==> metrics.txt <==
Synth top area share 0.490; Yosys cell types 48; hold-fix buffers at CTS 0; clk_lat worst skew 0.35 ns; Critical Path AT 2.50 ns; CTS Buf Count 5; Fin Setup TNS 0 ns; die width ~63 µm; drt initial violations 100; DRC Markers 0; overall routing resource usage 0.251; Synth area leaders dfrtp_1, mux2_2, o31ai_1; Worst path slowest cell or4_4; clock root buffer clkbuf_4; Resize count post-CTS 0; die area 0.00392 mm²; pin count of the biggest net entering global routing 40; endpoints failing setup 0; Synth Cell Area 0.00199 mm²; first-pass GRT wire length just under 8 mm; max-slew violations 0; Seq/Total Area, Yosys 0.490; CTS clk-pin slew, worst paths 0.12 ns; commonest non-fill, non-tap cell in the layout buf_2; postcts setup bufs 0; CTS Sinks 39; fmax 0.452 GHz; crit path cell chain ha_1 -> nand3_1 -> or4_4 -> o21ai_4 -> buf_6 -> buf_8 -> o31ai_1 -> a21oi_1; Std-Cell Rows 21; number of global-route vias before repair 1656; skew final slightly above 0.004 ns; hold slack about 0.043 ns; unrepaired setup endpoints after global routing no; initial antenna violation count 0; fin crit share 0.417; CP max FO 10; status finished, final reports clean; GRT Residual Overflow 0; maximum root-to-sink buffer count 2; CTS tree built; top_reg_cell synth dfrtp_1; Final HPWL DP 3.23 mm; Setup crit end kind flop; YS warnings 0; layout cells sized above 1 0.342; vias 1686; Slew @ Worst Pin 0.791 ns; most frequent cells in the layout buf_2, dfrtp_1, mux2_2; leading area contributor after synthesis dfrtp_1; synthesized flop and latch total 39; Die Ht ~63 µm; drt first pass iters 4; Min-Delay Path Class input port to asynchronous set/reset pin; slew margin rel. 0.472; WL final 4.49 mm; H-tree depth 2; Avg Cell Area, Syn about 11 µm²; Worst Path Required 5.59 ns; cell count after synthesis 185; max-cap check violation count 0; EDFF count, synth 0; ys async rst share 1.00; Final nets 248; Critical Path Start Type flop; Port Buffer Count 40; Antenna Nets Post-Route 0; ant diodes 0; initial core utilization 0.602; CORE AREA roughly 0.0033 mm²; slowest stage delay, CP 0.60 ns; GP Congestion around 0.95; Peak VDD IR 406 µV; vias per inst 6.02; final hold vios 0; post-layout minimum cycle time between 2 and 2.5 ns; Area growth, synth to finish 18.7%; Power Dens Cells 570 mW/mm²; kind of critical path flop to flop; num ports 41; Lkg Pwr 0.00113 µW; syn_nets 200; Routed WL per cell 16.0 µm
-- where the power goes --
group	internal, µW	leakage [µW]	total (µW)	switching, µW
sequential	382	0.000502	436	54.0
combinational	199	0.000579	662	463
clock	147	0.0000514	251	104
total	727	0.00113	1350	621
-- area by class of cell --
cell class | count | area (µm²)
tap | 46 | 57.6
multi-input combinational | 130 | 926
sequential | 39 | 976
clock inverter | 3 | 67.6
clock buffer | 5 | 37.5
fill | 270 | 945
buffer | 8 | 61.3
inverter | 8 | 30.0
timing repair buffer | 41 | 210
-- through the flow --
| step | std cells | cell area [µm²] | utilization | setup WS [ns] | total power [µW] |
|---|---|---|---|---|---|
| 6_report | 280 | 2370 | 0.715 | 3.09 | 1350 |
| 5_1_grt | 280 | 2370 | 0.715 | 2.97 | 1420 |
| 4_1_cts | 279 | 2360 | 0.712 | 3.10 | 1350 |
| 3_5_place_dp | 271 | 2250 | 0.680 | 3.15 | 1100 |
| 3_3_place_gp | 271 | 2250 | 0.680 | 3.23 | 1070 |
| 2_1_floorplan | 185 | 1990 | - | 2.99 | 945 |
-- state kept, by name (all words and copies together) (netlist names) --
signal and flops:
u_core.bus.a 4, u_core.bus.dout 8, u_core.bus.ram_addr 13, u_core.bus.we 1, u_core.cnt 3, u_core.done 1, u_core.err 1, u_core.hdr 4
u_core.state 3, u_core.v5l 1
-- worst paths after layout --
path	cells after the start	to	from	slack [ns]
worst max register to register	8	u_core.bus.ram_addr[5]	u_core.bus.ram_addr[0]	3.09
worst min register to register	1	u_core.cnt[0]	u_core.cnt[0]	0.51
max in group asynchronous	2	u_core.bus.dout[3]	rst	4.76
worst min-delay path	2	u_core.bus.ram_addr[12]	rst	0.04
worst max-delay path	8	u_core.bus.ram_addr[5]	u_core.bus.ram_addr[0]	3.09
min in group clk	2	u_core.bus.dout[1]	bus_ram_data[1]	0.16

━━━

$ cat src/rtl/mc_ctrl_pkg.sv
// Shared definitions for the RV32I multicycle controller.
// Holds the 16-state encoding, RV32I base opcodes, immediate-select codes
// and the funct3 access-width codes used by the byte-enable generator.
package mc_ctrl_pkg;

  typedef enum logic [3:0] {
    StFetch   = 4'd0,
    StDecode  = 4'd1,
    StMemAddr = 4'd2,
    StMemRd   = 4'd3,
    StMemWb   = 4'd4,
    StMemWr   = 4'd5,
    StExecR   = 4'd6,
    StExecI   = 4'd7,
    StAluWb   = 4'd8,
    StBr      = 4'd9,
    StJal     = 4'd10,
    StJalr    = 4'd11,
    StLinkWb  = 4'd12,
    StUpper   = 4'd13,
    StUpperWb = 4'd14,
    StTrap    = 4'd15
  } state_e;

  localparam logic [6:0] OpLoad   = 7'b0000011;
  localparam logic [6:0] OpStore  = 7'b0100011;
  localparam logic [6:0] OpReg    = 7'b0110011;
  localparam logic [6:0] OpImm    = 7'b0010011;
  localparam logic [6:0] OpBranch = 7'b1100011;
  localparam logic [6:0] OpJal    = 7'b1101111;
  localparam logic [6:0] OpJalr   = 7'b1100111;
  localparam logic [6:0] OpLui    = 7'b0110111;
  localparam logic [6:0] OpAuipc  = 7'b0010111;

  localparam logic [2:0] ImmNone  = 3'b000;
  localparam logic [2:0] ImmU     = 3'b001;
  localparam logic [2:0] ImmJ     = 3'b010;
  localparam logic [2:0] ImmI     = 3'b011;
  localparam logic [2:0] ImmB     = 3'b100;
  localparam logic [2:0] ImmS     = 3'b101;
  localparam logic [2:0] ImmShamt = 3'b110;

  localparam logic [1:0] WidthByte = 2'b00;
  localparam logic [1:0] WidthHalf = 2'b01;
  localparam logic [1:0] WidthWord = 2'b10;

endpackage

━━━

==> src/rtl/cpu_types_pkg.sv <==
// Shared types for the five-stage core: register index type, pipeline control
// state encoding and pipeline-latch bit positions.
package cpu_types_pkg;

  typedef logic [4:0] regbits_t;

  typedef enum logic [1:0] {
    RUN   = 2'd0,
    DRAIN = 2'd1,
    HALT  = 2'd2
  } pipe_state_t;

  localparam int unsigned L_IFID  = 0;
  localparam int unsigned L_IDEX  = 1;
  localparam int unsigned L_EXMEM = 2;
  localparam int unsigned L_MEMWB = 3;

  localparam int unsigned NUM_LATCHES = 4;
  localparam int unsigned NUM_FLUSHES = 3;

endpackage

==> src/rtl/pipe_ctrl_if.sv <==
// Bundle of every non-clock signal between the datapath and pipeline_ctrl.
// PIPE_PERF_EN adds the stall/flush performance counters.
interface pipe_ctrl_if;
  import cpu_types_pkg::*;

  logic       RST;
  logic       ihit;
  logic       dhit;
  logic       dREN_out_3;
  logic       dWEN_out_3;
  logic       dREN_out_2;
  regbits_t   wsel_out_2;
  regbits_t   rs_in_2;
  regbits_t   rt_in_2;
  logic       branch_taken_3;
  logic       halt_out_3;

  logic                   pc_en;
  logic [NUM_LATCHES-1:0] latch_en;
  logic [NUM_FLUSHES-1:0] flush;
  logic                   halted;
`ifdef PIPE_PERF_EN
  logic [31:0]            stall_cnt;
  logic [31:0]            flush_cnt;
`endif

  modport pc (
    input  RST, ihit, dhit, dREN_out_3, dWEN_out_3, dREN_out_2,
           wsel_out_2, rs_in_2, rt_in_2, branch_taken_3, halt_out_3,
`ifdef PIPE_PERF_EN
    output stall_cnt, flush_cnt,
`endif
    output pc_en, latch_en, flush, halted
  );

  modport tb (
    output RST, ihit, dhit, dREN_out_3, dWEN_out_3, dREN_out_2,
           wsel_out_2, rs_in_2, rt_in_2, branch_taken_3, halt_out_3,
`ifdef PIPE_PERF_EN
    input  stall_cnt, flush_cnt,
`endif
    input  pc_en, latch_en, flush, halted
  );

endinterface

━━━

* _Description of the task_:
Look above for the line holding "buffer | 8 | 61.3" and the line holding "2.97 | 1420 |", then output exactly those two lines and every line between them, nothing more.

* _Finished task_:
buffer | 8 | 61.3
inverter | 8 | 30.0
timing repair buffer | 41 | 210
-- through the flow --
| step | std cells | cell area [µm²] | utilization | setup WS [ns] | total power [µW] |
|---|---|---|---|---|---|
| 6_report | 280 | 2370 | 0.715 | 3.09 | 1350 |
| 5_1_grt | 280 | 2370 | 0.715 | 2.97 | 1420 |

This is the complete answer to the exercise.